One area in which gene delivery is particularly difficult is in the targeting of brain tissues. The transport of compounds from the blood to target tissues is restricted by biological barriers such as the blood-brain barrier (BBB). Drug delivery to the brain is particularly hampered because of the tight junctions between adjacent endothelial cells of brain capillaries, which form the BBB. However, some lipid soluble substances can penetrate passively across this barrier, whereas hydrophilic and ionic substances (e.g., amino acids) are transported by a specific carrier transport system.

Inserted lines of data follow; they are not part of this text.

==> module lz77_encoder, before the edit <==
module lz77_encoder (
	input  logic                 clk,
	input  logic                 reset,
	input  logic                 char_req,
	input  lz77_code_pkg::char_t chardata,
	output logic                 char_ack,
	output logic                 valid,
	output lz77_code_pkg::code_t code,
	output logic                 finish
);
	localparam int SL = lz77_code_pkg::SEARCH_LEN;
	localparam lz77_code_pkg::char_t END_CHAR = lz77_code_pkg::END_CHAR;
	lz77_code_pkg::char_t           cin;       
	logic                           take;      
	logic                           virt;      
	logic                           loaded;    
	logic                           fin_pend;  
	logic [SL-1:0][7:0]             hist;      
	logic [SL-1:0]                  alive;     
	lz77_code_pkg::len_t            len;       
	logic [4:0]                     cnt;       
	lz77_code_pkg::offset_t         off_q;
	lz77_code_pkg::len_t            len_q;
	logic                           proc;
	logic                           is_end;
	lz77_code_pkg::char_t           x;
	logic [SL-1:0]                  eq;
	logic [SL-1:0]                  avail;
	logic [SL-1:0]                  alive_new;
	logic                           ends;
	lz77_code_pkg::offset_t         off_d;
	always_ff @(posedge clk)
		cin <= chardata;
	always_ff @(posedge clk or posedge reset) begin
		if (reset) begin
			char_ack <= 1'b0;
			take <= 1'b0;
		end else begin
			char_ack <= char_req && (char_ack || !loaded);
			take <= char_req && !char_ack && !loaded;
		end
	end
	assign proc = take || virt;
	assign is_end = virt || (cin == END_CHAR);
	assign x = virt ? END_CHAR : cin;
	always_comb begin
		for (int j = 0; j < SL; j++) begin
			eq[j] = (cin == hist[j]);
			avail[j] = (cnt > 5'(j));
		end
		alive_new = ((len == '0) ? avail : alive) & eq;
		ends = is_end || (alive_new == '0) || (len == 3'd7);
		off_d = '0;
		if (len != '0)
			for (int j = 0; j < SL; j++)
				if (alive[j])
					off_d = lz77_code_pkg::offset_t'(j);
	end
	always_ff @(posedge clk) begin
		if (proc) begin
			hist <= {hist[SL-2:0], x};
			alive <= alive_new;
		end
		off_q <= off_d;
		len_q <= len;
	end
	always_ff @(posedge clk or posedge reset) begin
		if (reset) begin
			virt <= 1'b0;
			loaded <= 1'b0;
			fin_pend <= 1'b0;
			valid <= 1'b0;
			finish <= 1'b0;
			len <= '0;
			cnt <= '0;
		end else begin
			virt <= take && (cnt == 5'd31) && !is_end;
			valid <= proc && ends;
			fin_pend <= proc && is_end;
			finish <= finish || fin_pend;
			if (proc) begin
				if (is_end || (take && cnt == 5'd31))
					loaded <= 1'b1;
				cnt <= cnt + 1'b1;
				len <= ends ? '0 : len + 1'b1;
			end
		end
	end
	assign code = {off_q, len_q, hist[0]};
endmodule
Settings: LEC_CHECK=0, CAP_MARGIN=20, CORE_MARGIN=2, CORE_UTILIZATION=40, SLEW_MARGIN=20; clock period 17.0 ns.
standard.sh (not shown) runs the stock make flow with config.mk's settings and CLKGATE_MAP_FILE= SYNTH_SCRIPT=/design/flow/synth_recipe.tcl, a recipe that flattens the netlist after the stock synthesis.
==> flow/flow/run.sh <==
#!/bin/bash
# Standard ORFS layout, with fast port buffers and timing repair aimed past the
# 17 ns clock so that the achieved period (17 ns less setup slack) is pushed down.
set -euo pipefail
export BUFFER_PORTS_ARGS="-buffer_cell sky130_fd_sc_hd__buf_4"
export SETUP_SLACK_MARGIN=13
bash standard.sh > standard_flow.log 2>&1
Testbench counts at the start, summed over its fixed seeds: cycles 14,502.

Efforts have been made to enhance transport via the BBB by conjugating drugs with CNS-permeable moieties. For example, attempts have been made in correcting disorders affecting the CNS system by increasing BBB permeability of exogenous biological compounds such as proteins or specific nucleic acid sequences by conjugating them with lipids. However, none of the prior art approaches provide effective targeting to the brain.